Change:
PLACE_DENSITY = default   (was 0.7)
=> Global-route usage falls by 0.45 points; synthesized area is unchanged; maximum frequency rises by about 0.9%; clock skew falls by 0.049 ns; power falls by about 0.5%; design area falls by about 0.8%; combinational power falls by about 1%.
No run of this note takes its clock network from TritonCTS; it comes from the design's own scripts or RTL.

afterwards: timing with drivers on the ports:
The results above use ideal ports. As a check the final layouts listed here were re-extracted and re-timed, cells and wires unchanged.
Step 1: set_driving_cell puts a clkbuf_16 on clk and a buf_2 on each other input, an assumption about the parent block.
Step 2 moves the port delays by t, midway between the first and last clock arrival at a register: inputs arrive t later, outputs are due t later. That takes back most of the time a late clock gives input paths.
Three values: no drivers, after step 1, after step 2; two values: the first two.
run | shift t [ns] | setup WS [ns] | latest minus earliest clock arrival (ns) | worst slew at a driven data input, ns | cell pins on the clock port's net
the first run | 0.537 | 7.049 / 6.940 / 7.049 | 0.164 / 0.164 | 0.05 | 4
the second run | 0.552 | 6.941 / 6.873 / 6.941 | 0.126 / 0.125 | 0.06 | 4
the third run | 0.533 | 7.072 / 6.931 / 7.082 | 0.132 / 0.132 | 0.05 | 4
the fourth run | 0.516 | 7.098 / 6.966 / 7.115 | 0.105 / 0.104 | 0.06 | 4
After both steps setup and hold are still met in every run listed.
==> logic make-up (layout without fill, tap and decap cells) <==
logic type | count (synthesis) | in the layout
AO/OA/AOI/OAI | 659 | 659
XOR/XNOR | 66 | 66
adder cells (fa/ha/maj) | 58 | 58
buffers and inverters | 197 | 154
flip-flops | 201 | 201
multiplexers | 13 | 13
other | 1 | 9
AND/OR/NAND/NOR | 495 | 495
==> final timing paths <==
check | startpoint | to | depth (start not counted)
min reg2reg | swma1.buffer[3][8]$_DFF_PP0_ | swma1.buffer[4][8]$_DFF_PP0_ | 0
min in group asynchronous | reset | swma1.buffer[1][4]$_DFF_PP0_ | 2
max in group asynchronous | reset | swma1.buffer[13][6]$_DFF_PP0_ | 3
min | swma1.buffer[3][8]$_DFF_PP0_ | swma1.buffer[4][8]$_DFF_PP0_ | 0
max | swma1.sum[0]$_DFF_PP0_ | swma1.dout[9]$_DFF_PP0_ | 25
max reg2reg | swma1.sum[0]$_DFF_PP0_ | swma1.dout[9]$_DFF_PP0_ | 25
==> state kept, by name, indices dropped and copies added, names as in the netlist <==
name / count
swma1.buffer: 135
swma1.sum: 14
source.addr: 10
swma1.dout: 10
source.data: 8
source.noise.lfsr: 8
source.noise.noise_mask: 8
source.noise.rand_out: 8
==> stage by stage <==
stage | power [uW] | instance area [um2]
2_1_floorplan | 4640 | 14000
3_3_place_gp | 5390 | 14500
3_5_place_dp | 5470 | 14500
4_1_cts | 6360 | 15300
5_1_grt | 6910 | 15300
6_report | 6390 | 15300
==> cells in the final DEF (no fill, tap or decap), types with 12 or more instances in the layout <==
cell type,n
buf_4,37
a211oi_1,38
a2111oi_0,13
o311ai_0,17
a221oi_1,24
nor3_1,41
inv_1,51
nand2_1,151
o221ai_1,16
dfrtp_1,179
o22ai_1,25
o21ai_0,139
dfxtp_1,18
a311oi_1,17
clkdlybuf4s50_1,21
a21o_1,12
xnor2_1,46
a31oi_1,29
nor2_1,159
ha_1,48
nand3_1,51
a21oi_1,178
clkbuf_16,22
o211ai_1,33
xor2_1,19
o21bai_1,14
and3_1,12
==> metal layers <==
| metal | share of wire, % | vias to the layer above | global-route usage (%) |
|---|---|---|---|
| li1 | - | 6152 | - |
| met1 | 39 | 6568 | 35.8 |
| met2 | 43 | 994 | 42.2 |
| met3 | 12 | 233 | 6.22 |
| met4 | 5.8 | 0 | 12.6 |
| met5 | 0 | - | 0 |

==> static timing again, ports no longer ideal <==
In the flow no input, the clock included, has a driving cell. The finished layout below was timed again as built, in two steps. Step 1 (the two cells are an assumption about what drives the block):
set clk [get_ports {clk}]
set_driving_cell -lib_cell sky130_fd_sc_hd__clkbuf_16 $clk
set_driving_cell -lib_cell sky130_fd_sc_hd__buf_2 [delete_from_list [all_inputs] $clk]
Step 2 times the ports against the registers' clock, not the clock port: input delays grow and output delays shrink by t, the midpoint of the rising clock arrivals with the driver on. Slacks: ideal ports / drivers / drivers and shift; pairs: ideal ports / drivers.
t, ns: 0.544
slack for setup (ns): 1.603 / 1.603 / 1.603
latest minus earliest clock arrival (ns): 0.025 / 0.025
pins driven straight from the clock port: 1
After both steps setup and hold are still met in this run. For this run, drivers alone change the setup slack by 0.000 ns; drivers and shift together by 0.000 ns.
This is an optimization exercise on Yosys and OpenROAD, whose aim is small area, a short achievable clock period and few clock cycles, not a production implementation. No activity file was given, so power comes from the tool's default toggle rates.

== run A ==
==> flow/design.v <==
`timescale 1ns / 1ps
module SimpleCPU(clk, rst, data_fromRAM, wrEn, addr_toRAM, data_toRAM);
input clk, rst;
input wire [31:0] data_fromRAM;
output wire wrEn;
output wire [9:0] addr_toRAM;
output wire [31:0] data_toRAM;
localparam ADD = 3'd0, NAND = 3'd1, SRL = 3'd2, LT = 3'd3,
           CP  = 3'd4, CPI  = 3'd5, BZJ = 3'd6, MUL = 3'd7;
localparam S_FW  = 3'd0,   
           S_DEC = 3'd1,   
           S_G1  = 3'd2,
           S_G2  = 3'd3,
           S_G3  = 3'd4,
           S_EX  = 3'd5,   
           S_M   = 3'd6,   
           S_BT  = 3'd7;   
reg [2:0]  state;
reg [9:0]  pc;
reg [9:0]  addr;
reg        wr;
reg [2:0]  op;
reg        im;
reg [9:0]  fa;
reg [31:0] r1, r2;
reg [4:0]  cnt;
reg        first, sleft, sodd, sbig;
reg        rs;            
wire       ltf = sodd;    
reg        ltw;           
wire [31:0] d = data_fromRAM;
assign wrEn       = wr & ~rst;
assign addr_toRAM = addr;
assign data_toRAM = ltw ? {31'd0, ltf} : r2;
wire [9:0] pc1 = pc + 10'd1;
reg  [1:0]  xsel;    
reg         xand;    
reg         xneg;
reg  [2:0]  ysel;    
reg         cin;
reg  [31:0] ay;
wire [31:0] m1 = ({32{xsel == 2'd1}} & ({32{~xand}} | r2))
               | ({32{xsel == 2'd3}} & {18'd0, 14'h3fff});
wire [31:0] m2 = {32{xsel == 2'd2}};
wire [31:0] ax = ((d & m1) | ({d[30:0], 1'b0} & m2)) ^ {32{xneg}};
always @(*) begin
	case (ysel)
	3'd1: ay = r2;
	3'd2: ay = {r2[29:0], 2'b00};
	3'd3: ay = {1'b0, r2[31:1]};
	3'd4: ay = {2'b00, r2[31:2]};
	default: ay = 32'd0;
	endcase
end
wire [33:0] asum0 = {1'b0, ax, 1'b1} + {1'b0, ay, cin};
wire [32:0] asum = asum0[33:1];
wire       mwin = sleft;
wire [2:0] bd = mwin ? {r1[17:16] & {2{~first}}, r1[15]} : r1[31:29];
wire booth_zero = (bd == 3'b000) || (bd == 3'b111);
wire booth_two  = (bd == 3'b011) || (bd == 3'b100);
wire booth_neg  = bd[2] && !booth_zero;
function [4:0] srl_cnt(input [5:0] n);
	srl_cnt = {1'b0, n[4:1]} + {4'd0, n[0] & ~n[5]};
endfunction
reg [2:0]  state_n;
reg        wr_n;
reg [4:0]  cnt_n;
reg        first_n, sleft_n, sodd_n, sbig_n;
reg        a_A, a_B, a_pc1, a_pc, a_sum;
reg [9:0]  addr_n;
wire dec_big = |d[13:6];
wire g2_big  = |d[31:6];
wire g2_short = ~|d[31:16];
wire dop_is_mul = (d[31:29] == MUL);
wire [4:0] g2_cnt = g2_big ? 5'd0 : srl_cnt(d[5:0]);
wire is_alu = (op == ADD) || (op == NAND) || (op == LT);
always @(*) begin
	state_n   = state;
	wr_n      = 1'b0;
	cnt_n     = cnt - 5'd1;
	first_n   = first;
	sleft_n   = sleft;
	sodd_n    = sodd;
	sbig_n    = sbig;
	a_A       = 1'b0;
	a_B       = 1'b0;
	a_pc1     = 1'b0;
	a_pc      = 1'b0;
	a_sum     = 1'b0;
	xsel      = 2'd0;
	xneg      = 1'b0;
	xand      = 1'b0;
	ysel      = 3'd1;
	cin       = 1'b0;
	case (state)
	S_FW: state_n = S_DEC;
	S_DEC: begin
		xsel      = 2'd3;
		ysel      = 3'd0;
		first_n   = 1'b1;
		sleft_n   = dop_is_mul | d[5];
		sodd_n    = d[0];
		sbig_n    = dec_big;
		cnt_n     = dop_is_mul ? 5'd8 : (dec_big ? 5'd1 : srl_cnt(d[5:0]) + 5'd1);
		if (wr && addr == pc) begin
			a_pc    = 1'b1;
			state_n = S_FW;
		end else if (d[28] && d[31:29] == CP) begin
			a_pc1   = 1'b1;
			state_n = S_EX;
		end else begin
			a_A     = d[28] && d[31:29] != CPI;
			a_B     = !(d[28] && d[31:29] != CPI);
			state_n = S_G1;
		end
	end
	S_G1: begin
		state_n = S_G2;
		if (im && is_alu) begin
			a_pc1   = 1'b1;
			state_n = S_EX;
		end else if (im && (op == MUL || op == SRL)) begin
			a_pc1   = (cnt == 5'd1);
			state_n = S_M;
		end else if (op == CP) begin
			a_pc1   = 1'b1;
			state_n = S_EX;
		end else if (op == BZJ && !im) begin
			a_pc1   = 1'b1;
		end else if (op == BZJ) begin
			xsel    = 2'd0;
			ysel    = 3'd1;
			a_sum   = 1'b1;
		end
	end
	S_G2: begin
		state_n = S_EX;
		case (op)
		ADD, NAND, LT: begin
			xsel  = 2'd1;
			ysel  = 3'd0;
			a_pc1 = 1'b1;
		end
		MUL: begin
			sleft_n = g2_short;
			cnt_n   = g2_short ? 5'd8 : 5'd15;
			state_n = S_M;
		end
		SRL: begin
			sleft_n = d[5];
			sodd_n  = d[0];
			sbig_n  = g2_big;
			cnt_n   = (g2_cnt == 5'd0) ? 5'd1 : g2_cnt;
			state_n = (g2_cnt == 5'd0) ? S_G3 : S_M;
		end
		CPI: if (im) begin
			xsel  = 2'd1;
			ysel  = 3'd0;
			a_pc1 = 1'b1;
		end else begin
			a_B     = 1'b1;
			state_n = S_G3;
		end
		BZJ: if (im) begin
			xsel    = 2'd1;
			a_sum   = 1'b1;
			state_n = (d[9:0] == 10'd0) ? S_DEC : S_FW;
		end else if (d != 32'd0) begin
			state_n = S_DEC;
		end else begin
			state_n = S_BT;
		end
		default: ;
		endcase
	end
	S_G3: begin
		a_pc1   = 1'b1;
		state_n = (op == SRL) ? S_M : S_EX;
	end
	S_EX: begin
		wr_n    = 1'b1;
		state_n = S_DEC;
		case (op)
		ADD: xsel = 2'd1;
		LT: begin
			xsel    = 2'd1;
			xneg    = 1'b1;
			sodd_n  = asum[32];
		end
		NAND: begin
			xsel  = 2'd1;
			xand  = 1'b1;
			xneg  = 1'b1;
			ysel  = 3'd0;
		end
		CP: if (!im) begin
			xsel  = 2'd1;
			ysel  = 3'd0;
		end
		CPI: if (im) a_B = 1'b1; else begin
			xsel  = 2'd1;
			ysel  = 3'd0;
		end
		default: ;
		endcase
	end
	S_M: begin
		first_n = 1'b0;
		if (op == MUL) begin
			xsel     = booth_zero ? 2'd0 : (booth_two ? 2'd2 : 2'd1);
			xneg     = booth_neg;
			cin      = booth_neg;
			ysel     = first ? 3'd0 : 3'd2;
		end else if (sbig) begin
			ysel  = 3'd0;
		end else if (first) begin
			xsel  = (sleft && sodd) ? 2'd2 : 2'd1;
			ysel  = 3'd0;
		end else begin
			ysel   = sleft ? 3'd2 : (sodd ? 3'd3 : 3'd4);
			sodd_n = 1'b0;
		end
		a_pc1 = (cnt == 5'd1);
		if (cnt == 5'd0) begin
			wr_n    = 1'b1;
			state_n = S_DEC;
		end
	end
	S_BT: begin
		first_n = 1'b0;
		if (!first) begin
			a_B     = 1'b1;
			state_n = S_FW;
		end
	end
	endcase
	if (rst) wr_n = 1'b0;
	if (rs) begin
		state_n = S_FW;
		wr_n    = 1'b0;
	end
	addr_n = ({10{a_A}}   & d[23:14])
	       | ({10{a_B}}   & d[9:0])
	       | ({10{a_pc1}} & pc1)
	       | ({10{a_pc}}  & pc)
	       | ({10{a_sum}} & asum[9:0])
	       | ({10{!(a_A || a_B || a_pc1 || a_pc || a_sum)}} & fa);
	if (rs) addr_n = 10'd0;
end
always @(posedge clk) begin
	state <= state_n;
	addr  <= addr_n;
	if (rs || a_pc1 || a_sum || (state == S_BT && !first)) pc <= addr_n;
	rs    <= rst;
	ltw   <= (state == S_EX) && (op == LT);
	wr    <= wr_n;
	cnt   <= cnt_n;
	first <= first_n;
	sleft <= sleft_n;
	sodd  <= sodd_n;
	sbig  <= sbig_n;
	if (state == S_DEC) begin
		op <= d[31:29];
		im <= d[28];
		fa <= d[23:14];
	end
	if (state == S_DEC || state == S_G2) r1 <= d;
	else                                 r1 <= {r1[29:0], 2'b00};
	r2    <= asum[31:0];
end
endmodule
Settings: LEC_CHECK=0, CAP_MARGIN=20, CORE_MARGIN=2, CORE_UTILIZATION=40, SLEW_MARGIN=20; clock period 10.0 ns.
standard.sh (not shown) runs the stock make flow with config.mk's settings and CLKGATE_MAP_FILE= SYNTH_SCRIPT=/design/flow/synth_recipe.tcl, a recipe that flattens the netlist after the stock synthesis.
==> flow/flow/run.sh <==
#!/bin/bash
# Standard ORFS layout, with repair_timing aiming past the clock period the
# SDC states so that the achieved period gets as short as the design allows,
# and plain buffers on the ports.
set -euo pipefail
export SETUP_SLACK_MARGIN=5.5
export CTS_ARGS="-sink_clustering_enable -repair_clock_nets -dont_use_dummy_load"
export BUFFER_PORTS_ARGS="-buffer_cell sky130_fd_sc_hd__buf_2"
bash standard.sh > standard.log 2>&1
#### Input delta (run B over run A)
diff --git a/flow/design.v b/flow/design.v
--- a/flow/design.v
+++ b/flow/design.v
@@ -26,13 +26,12 @@
 reg [4:0]  cnt;
 reg        first, sleft, sodd, sbig;
 reg        rs;            
 wire       ltf = sodd;    
-reg        ltw;           
 wire [31:0] d = data_fromRAM;
 assign wrEn       = wr & ~rst;
 assign addr_toRAM = addr;
-assign data_toRAM = ltw ? {31'd0, ltf} : r2;
+assign data_toRAM = r2;
 wire [9:0] pc1 = pc + 10'd1;
 reg  [1:0]  xsel;    
 reg         xand;    
 reg         xneg;
@@ -115,10 +114,12 @@
 		end
 	end
 	S_G1: begin
 		state_n = S_G2;
-		if (im && is_alu) begin
-			a_pc1   = 1'b1;
+		if (im && is_alu && op != LT) begin
+			a_pc1   = 1'b1;
+			state_n = S_EX;
+		end else if (im && op == LT) begin
 			state_n = S_EX;
 		end else if (im && (op == MUL || op == SRL)) begin
 			a_pc1   = (cnt == 5'd1);
 			state_n = S_M;
@@ -138,9 +139,9 @@
 		case (op)
 		ADD, NAND, LT: begin
 			xsel  = 2'd1;
 			ysel  = 3'd0;
-			a_pc1 = 1'b1;
+			a_pc1 = (op != LT);
 		end
 		MUL: begin
 			sleft_n = g2_short;
 			cnt_n   = g2_short ? 5'd8 : 5'd15;
@@ -185,8 +186,12 @@
 		LT: begin
 			xsel    = 2'd1;
 			xneg    = 1'b1;
 			sodd_n  = asum[32];
+			wr_n    = 1'b0;
+			a_pc1   = 1'b1;
+			cnt_n   = 5'd0;
+			state_n = S_M;
 		end
 		NAND: begin
 			xsel  = 2'd1;
 			xand  = 1'b1;
@@ -205,9 +210,12 @@
 		endcase
 	end
 	S_M: begin
 		first_n = 1'b0;
-		if (op == MUL) begin
+		if (op == LT) begin
+			ysel     = 3'd0;
+			cin      = ltf;
+		end else if (op == MUL) begin
 			xsel     = booth_zero ? 2'd0 : (booth_two ? 2'd2 : 2'd1);
 			xneg     = booth_neg;
 			cin      = booth_neg;
 			ysel     = first ? 3'd0 : 3'd2;
@@ -251,9 +259,8 @@
 	state <= state_n;
 	addr  <= addr_n;
 	if (rs || a_pc1 || a_sum || (state == S_BT && !first)) pc <= addr_n;
 	rs    <= rst;
-	ltw   <= (state == S_EX) && (op == LT);
 	wr    <= wr_n;
 	cnt   <= cnt_n;
 	first <= first_n;
 	sleft <= sleft_n;
### Flow results
- The final area of run B falls short of that of run A by 2.8%.
- Global-route met2 utilization, run B and run A: larger value in run A
- Looking at wire length, run B sits 650 um lower than run A does.
- In run B the total power turned out 0.44 mW higher than in run A.
- Proportion of synthesized chip area in sequential cells in run B is 0.71 points higher than in run A
- Detailed route, run B vs run A: via total lower for run B
No functional check of the RTL was part of any run of this note.

==> static timing again, ports no longer ideal <==
The results above use ideal ports. As a check the final layouts listed here were re-extracted and re-timed, cells and wires unchanged. Step 1 sets driving cells, clkbuf_16 on the clock port and buf_2 on the other inputs (assumed; they add their load-dependent delay and slew). Step 2 adds t to the input delays and takes it off the output delays; t is the mean of the earliest and latest rising clock arrival at the registers after step 1. Input paths then give back, and output paths get back, about the clock's delay inside the block. Slacks: ideal / step 1 / step 2; pairs: ideal / step 1.
run | t, ns | setup slack, ns | worst hold slack (ns) | worst setup path at the end | worst register clock-pin slew, ns
run A | 0.462 | 5.610 / 5.625 / 5.164 | 0.415 / 0.415 / 0.415 | input to register | 0.06 / 0.06
run B | 0.397 | 5.610 / 5.623 / 5.227 | 0.410 / 0.410 / 0.410 | input to register | 0.07 / 0.07
After both steps every run listed still meets setup and hold. The setup slack of run A, which loses most, moves by +0.015 ns with the drivers and by -0.446 ns with both steps.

··········

### Task requirements
Every line from the top of the material above through the line holding "logic make-up (layout" should be reproduced word for word, and nothing beyond it.

### Written reply
Change:
PLACE_DENSITY = default   (was 0.7)
=> Global-route usage falls by 0.45 points; synthesized area is unchanged; maximum frequency rises by about 0.9%; clock skew falls by 0.049 ns; power falls by about 0.5%; design area falls by about 0.8%; combinational power falls by about 1%.
No run of this note takes its clock network from TritonCTS; it comes from the design's own scripts or RTL.

afterwards: timing with drivers on the ports:
The results above use ideal ports. As a check the final layouts listed here were re-extracted and re-timed, cells and wires unchanged.
Step 1: set_driving_cell puts a clkbuf_16 on clk and a buf_2 on each other input, an assumption about the parent block.
Step 2 moves the port delays by t, midway between the first and last clock arrival at a register: inputs arrive t later, outputs are due t later. That takes back most of the time a late clock gives input paths.
Three values: no drivers, after step 1, after step 2; two values: the first two.
run | shift t [ns] | setup WS [ns] | latest minus earliest clock arrival (ns) | worst slew at a driven data input, ns | cell pins on the clock port's net
the first run | 0.537 | 7.049 / 6.940 / 7.049 | 0.164 / 0.164 | 0.05 | 4
the second run | 0.552 | 6.941 / 6.873 / 6.941 | 0.126 / 0.125 | 0.06 | 4
the third run | 0.533 | 7.072 / 6.931 / 7.082 | 0.132 / 0.132 | 0.05 | 4
the fourth run | 0.516 | 7.098 / 6.966 / 7.115 | 0.105 / 0.104 | 0.06 | 4
After both steps setup and hold are still met in every run listed.
==> logic make-up (layout without fill, tap and decap cells) <==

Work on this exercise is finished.